What to produce: Only the lines below, from the one with "after global placement | wake_pin_i[0]" through the one with "after global routing | rtc_evt_i", are to be written out, exactly.

Exercise data:
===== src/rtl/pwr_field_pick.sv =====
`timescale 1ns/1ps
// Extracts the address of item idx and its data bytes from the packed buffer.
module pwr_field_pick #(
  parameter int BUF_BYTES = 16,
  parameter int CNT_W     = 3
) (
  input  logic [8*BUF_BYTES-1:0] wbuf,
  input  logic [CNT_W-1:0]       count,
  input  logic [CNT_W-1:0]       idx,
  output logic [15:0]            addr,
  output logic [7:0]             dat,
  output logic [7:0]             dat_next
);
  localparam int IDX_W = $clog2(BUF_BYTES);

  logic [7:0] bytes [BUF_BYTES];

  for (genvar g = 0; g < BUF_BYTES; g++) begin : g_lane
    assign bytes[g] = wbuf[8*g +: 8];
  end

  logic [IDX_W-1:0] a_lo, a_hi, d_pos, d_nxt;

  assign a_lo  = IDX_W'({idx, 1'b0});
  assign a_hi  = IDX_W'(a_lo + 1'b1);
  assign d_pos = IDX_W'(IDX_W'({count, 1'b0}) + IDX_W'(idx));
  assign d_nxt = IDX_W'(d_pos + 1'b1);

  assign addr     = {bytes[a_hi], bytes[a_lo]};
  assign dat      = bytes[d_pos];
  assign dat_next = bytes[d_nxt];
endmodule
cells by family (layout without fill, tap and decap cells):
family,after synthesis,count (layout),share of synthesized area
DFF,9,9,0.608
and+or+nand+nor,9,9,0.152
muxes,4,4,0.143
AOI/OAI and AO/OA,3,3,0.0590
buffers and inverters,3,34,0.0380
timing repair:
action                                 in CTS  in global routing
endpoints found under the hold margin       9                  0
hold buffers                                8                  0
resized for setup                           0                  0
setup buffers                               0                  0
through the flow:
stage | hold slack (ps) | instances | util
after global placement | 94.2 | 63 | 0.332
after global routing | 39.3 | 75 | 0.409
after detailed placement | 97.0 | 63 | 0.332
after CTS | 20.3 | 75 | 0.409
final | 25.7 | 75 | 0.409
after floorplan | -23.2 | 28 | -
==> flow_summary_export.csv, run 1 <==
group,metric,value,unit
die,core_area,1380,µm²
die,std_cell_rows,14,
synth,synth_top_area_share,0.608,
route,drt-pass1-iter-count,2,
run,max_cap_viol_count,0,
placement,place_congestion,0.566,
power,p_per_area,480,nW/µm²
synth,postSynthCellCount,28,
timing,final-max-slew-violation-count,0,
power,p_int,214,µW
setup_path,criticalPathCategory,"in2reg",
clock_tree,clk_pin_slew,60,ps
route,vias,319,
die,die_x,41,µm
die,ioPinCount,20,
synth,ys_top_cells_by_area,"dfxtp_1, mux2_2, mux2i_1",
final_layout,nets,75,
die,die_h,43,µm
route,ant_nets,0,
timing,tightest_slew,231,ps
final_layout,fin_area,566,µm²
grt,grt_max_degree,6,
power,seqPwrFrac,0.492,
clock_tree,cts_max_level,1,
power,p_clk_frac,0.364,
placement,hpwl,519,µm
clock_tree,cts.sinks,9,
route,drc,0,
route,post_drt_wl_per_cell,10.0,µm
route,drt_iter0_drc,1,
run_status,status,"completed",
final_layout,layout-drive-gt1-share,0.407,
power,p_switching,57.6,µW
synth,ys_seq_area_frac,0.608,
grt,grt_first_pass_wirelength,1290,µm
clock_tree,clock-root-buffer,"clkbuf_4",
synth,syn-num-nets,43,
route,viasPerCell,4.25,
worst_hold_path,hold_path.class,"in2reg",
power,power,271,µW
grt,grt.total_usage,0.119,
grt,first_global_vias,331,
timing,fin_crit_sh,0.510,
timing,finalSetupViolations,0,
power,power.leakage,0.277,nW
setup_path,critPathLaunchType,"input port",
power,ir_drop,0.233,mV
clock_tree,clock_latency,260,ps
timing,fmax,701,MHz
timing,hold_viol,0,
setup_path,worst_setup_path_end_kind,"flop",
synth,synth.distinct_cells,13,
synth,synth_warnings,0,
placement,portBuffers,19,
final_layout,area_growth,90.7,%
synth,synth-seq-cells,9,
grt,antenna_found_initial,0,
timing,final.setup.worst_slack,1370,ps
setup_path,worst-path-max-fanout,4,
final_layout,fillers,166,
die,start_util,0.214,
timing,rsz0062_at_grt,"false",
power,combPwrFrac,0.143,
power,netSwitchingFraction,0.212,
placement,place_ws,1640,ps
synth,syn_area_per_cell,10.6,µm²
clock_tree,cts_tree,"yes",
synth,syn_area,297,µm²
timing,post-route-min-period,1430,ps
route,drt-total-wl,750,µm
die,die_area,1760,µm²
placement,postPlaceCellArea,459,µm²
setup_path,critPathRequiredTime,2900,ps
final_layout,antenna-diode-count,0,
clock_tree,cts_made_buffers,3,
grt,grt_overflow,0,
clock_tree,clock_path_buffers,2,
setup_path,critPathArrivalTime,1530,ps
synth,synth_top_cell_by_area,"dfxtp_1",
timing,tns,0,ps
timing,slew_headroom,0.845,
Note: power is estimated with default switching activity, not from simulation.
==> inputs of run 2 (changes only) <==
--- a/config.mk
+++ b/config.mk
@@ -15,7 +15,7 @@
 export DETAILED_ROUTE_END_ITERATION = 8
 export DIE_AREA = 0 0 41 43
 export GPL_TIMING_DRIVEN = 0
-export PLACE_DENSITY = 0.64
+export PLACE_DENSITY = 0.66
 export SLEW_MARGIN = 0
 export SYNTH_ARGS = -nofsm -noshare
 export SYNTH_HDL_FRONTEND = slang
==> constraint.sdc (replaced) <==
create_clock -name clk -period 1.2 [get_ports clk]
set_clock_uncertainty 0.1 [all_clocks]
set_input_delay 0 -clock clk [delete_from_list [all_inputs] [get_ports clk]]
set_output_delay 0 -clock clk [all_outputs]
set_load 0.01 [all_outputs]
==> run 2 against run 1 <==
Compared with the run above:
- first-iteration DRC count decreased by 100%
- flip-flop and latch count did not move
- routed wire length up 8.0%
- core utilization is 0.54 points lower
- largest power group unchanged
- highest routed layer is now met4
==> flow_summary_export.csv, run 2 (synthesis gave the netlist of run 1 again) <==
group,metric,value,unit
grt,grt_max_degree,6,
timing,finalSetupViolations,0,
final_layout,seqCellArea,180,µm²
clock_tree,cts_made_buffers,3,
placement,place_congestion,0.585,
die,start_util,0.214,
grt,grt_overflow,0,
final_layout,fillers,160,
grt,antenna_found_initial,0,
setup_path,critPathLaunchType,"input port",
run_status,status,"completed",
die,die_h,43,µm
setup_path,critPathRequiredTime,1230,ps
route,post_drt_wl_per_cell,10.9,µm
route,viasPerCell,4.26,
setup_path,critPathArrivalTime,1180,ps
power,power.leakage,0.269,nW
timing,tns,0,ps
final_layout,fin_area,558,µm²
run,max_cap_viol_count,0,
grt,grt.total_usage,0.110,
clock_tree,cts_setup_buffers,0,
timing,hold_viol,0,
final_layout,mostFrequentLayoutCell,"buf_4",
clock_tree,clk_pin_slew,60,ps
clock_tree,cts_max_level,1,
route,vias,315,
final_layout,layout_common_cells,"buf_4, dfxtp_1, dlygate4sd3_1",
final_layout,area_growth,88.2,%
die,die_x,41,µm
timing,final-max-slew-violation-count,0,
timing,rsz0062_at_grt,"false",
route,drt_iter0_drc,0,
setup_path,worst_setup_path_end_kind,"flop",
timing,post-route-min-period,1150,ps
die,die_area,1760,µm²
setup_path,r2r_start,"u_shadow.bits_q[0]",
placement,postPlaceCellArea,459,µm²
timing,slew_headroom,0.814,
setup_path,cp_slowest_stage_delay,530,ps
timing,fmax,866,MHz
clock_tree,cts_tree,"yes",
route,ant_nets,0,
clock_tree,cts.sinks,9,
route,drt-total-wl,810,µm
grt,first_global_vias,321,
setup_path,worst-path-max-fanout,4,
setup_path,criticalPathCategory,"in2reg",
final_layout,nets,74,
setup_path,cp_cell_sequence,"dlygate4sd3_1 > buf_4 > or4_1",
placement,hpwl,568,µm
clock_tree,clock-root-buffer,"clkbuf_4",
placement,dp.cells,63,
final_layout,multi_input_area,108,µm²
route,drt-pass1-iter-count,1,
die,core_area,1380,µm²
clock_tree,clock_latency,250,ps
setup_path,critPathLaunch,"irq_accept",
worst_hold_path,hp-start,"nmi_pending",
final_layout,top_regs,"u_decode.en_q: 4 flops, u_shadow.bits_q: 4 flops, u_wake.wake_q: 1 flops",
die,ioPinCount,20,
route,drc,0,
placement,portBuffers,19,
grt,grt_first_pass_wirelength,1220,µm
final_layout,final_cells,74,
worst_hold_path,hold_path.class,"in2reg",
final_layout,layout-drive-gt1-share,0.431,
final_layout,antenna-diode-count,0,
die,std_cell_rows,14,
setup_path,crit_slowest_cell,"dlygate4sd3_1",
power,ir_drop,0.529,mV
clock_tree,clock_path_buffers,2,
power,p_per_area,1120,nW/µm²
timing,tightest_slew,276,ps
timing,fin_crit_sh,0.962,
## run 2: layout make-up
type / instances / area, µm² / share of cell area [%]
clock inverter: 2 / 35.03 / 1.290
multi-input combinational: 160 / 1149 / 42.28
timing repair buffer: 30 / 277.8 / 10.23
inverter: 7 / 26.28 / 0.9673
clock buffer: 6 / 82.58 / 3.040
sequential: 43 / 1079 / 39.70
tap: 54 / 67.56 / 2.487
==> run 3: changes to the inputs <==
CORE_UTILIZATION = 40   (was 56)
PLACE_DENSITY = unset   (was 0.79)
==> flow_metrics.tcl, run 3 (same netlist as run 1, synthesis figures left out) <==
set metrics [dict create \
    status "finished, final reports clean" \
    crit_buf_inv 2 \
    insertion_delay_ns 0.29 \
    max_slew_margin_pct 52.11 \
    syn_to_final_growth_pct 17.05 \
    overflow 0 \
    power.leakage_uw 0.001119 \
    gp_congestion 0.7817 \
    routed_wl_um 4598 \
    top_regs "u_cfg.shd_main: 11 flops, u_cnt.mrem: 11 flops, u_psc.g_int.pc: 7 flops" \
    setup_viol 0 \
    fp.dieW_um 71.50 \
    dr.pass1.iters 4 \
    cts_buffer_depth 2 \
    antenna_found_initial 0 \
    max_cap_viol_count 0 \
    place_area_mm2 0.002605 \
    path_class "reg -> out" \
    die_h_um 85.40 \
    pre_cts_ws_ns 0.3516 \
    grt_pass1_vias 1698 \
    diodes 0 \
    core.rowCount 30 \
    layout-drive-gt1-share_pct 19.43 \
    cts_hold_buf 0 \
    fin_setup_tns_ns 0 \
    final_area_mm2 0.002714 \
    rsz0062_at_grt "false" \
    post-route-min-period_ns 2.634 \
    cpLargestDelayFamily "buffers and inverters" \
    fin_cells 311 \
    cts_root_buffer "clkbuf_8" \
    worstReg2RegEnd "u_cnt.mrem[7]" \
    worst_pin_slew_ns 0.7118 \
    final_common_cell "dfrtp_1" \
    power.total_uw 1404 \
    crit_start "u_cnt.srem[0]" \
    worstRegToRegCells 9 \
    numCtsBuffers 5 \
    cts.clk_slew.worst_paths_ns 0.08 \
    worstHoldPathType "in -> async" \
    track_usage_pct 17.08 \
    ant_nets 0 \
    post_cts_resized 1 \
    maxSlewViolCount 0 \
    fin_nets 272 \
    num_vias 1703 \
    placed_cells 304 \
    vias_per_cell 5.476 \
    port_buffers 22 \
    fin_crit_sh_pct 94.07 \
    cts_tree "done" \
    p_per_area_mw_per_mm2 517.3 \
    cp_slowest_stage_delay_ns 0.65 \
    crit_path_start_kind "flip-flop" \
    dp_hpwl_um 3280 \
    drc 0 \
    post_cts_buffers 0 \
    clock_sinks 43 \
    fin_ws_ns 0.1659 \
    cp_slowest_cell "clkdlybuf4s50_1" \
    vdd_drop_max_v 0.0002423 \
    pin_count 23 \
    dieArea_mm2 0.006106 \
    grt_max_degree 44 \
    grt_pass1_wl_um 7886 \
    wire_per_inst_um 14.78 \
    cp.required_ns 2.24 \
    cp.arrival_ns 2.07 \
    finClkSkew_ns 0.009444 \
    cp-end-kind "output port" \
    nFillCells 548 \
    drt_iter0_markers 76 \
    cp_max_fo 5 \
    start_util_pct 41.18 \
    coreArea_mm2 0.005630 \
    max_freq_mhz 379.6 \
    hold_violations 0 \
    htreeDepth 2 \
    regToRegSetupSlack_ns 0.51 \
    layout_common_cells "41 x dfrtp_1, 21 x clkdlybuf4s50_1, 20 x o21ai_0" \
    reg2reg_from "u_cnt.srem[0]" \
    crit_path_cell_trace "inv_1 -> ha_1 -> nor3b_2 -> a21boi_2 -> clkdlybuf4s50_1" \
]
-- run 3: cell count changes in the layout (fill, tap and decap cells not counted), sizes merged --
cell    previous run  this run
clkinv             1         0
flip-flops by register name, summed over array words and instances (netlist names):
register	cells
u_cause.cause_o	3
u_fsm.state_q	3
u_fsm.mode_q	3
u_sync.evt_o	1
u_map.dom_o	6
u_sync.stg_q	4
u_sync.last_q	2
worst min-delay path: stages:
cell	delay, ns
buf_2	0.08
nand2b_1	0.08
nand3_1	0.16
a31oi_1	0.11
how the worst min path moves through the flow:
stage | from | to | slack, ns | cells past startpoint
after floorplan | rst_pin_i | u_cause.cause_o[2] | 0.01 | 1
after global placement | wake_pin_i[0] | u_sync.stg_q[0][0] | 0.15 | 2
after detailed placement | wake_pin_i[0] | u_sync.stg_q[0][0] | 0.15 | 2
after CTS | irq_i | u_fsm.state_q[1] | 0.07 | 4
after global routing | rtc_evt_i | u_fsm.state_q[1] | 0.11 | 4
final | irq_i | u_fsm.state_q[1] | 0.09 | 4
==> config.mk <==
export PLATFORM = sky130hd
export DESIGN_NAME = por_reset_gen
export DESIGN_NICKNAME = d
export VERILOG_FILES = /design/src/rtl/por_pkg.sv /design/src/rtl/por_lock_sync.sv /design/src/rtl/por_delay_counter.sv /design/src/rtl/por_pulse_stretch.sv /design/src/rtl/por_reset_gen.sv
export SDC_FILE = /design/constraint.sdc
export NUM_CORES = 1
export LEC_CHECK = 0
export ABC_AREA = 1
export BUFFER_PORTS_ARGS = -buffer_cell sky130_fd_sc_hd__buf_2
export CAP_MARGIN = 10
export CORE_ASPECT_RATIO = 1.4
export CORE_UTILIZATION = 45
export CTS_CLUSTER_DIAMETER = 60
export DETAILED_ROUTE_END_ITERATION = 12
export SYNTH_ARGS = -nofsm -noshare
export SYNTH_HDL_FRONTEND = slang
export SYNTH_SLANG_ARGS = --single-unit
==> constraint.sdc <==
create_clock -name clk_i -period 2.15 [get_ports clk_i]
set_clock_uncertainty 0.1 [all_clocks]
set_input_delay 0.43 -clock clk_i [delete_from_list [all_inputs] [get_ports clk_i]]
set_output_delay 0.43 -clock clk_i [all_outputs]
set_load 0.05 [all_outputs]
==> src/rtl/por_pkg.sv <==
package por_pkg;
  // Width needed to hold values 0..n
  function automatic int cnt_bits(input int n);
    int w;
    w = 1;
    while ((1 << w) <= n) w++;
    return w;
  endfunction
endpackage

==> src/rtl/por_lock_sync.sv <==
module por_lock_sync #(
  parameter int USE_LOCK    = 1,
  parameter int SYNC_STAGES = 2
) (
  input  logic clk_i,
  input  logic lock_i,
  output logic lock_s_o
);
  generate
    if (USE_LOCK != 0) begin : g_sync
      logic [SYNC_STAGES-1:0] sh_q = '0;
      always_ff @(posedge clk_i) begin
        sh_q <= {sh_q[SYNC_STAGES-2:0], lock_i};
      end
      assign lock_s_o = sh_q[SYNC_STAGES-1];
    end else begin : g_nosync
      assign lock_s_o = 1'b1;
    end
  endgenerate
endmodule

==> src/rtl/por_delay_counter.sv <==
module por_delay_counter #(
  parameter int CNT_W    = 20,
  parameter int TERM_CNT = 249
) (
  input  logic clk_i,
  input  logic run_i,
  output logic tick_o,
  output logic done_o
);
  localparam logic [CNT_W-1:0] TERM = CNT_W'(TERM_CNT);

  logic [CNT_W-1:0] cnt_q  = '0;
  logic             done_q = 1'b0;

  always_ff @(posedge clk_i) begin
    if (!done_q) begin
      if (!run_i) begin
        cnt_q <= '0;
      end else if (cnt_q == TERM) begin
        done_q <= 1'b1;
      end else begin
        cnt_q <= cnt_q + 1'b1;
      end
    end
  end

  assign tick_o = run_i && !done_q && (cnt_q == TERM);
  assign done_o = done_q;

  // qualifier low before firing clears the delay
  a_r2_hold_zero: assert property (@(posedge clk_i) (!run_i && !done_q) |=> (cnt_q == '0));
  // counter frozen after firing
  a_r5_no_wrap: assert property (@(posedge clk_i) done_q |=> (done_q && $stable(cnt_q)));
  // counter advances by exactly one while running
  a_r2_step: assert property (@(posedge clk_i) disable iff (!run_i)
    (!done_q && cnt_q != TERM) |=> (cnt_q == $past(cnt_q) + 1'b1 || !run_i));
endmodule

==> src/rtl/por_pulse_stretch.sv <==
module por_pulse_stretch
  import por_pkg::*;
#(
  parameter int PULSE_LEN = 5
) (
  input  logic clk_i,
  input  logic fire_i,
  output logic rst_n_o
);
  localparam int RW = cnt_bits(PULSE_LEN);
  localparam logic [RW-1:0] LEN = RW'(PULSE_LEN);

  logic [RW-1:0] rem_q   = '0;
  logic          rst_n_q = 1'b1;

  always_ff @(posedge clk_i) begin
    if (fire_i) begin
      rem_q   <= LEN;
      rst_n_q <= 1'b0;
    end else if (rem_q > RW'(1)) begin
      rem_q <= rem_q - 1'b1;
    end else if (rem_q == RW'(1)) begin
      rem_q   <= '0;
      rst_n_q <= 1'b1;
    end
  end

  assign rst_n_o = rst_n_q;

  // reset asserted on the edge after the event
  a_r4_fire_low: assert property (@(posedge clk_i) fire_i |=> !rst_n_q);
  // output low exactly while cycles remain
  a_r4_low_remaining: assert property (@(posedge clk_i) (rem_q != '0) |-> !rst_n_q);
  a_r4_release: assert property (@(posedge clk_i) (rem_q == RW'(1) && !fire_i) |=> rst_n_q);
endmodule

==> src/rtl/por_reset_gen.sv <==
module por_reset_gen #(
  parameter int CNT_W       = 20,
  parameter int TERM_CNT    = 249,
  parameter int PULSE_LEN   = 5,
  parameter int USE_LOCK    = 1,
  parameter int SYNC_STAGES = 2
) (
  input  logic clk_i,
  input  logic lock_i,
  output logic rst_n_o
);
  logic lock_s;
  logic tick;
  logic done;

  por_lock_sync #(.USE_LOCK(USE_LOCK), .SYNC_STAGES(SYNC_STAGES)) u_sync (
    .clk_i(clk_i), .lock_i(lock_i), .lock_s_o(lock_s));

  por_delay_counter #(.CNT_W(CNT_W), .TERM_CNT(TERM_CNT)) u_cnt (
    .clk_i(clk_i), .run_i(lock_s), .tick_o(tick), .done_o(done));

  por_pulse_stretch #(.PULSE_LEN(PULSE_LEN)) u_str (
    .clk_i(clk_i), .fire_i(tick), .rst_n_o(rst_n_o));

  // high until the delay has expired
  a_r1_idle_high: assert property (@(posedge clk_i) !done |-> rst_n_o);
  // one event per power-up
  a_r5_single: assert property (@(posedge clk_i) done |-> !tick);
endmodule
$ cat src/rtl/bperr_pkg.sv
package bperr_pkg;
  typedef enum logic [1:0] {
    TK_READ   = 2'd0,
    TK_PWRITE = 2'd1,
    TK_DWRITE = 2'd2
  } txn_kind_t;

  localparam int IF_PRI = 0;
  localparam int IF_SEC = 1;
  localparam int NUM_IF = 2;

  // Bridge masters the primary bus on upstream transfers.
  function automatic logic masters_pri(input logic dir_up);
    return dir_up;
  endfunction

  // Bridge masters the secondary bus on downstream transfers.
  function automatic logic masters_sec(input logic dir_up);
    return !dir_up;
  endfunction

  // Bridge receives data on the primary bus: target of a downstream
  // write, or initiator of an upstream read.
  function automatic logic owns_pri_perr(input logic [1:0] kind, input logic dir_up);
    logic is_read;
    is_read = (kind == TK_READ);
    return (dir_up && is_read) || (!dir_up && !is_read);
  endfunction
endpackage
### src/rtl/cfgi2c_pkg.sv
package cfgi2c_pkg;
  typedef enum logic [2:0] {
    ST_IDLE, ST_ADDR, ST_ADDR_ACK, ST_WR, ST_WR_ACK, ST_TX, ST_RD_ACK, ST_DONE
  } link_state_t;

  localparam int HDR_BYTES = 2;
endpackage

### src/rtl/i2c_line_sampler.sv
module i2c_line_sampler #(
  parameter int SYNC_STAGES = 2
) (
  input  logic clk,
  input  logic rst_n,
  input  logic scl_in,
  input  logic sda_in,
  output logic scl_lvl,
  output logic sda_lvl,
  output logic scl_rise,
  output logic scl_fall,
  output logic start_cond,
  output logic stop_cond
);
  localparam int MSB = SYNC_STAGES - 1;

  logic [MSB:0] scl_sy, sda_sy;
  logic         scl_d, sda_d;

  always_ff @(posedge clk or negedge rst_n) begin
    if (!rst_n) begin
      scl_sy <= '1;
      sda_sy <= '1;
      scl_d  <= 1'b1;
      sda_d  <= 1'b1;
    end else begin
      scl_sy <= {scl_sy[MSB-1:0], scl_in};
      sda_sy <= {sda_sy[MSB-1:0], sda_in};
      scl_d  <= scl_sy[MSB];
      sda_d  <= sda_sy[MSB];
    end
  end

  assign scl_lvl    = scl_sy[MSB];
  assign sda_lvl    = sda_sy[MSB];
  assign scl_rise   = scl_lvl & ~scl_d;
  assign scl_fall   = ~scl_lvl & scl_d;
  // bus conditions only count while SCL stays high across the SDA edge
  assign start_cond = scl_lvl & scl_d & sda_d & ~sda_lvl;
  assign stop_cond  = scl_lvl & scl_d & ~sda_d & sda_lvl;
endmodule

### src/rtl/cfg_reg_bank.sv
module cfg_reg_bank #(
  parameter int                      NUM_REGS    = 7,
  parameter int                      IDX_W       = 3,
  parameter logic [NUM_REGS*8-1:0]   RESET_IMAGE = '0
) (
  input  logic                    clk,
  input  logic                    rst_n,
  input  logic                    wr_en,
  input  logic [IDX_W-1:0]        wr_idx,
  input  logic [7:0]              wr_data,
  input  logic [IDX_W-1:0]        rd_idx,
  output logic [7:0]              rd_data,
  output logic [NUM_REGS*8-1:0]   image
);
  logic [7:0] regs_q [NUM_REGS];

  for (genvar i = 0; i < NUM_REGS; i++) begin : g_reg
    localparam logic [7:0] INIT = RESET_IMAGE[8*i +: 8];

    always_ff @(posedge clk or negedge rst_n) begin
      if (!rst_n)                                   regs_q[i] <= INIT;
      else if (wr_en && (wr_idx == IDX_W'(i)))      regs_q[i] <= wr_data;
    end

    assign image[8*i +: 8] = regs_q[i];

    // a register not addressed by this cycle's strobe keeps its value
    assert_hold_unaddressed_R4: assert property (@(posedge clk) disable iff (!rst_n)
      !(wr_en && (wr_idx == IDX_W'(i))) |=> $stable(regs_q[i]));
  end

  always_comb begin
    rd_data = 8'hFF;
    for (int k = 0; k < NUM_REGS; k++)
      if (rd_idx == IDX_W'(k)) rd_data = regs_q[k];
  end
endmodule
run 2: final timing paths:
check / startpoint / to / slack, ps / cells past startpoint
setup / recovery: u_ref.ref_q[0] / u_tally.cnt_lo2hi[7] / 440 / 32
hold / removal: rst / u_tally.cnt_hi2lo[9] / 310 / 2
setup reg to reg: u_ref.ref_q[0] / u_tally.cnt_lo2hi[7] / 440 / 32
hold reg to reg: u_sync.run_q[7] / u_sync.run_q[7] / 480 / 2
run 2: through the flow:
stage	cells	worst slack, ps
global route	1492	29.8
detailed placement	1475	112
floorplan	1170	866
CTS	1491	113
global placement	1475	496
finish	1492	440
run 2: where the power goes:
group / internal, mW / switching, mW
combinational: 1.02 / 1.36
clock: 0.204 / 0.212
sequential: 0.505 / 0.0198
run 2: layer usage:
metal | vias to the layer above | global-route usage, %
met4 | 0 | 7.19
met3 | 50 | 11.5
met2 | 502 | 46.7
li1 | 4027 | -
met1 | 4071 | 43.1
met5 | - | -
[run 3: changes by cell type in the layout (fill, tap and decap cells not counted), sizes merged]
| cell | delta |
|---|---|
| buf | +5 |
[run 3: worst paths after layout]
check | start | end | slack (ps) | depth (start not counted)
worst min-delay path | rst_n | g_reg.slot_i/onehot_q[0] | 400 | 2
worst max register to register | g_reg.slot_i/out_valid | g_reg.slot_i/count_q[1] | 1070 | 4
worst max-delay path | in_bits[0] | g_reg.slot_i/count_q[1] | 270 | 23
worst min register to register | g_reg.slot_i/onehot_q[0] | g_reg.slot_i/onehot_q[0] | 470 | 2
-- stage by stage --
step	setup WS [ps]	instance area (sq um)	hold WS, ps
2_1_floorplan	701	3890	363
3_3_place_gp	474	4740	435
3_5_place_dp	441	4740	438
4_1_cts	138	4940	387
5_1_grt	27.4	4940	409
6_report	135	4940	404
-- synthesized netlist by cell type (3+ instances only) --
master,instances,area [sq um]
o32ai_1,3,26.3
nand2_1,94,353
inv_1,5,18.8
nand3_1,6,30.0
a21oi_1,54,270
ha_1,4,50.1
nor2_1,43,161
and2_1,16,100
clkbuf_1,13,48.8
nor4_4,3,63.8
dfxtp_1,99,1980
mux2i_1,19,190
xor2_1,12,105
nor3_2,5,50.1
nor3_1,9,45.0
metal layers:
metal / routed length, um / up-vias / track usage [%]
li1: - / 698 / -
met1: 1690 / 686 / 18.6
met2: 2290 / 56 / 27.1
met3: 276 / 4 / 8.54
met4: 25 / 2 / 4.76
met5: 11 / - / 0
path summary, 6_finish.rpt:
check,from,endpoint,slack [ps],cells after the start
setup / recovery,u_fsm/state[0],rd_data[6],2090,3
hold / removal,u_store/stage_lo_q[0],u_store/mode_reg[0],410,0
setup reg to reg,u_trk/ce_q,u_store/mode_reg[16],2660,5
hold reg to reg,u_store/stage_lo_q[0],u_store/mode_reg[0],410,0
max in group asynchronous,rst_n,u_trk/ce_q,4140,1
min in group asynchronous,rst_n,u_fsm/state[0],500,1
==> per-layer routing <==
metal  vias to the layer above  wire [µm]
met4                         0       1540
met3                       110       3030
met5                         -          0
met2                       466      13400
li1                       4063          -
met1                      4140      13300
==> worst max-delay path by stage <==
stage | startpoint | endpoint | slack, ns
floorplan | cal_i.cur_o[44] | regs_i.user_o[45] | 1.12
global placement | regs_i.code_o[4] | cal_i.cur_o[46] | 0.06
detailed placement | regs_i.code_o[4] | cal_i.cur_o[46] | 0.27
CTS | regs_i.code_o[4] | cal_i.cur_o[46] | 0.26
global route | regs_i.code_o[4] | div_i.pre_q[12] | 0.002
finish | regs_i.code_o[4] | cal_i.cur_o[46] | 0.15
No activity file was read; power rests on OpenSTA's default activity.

Task result:
after global placement | wake_pin_i[0] | u_sync.stg_q[0][0] | 0.15 | 2
after detailed placement | wake_pin_i[0] | u_sync.stg_q[0][0] | 0.15 | 2
after CTS | irq_i | u_fsm.state_q[1] | 0.07 | 4
after global routing | rtc_evt_i | u_fsm.state_q[1] | 0.11 | 4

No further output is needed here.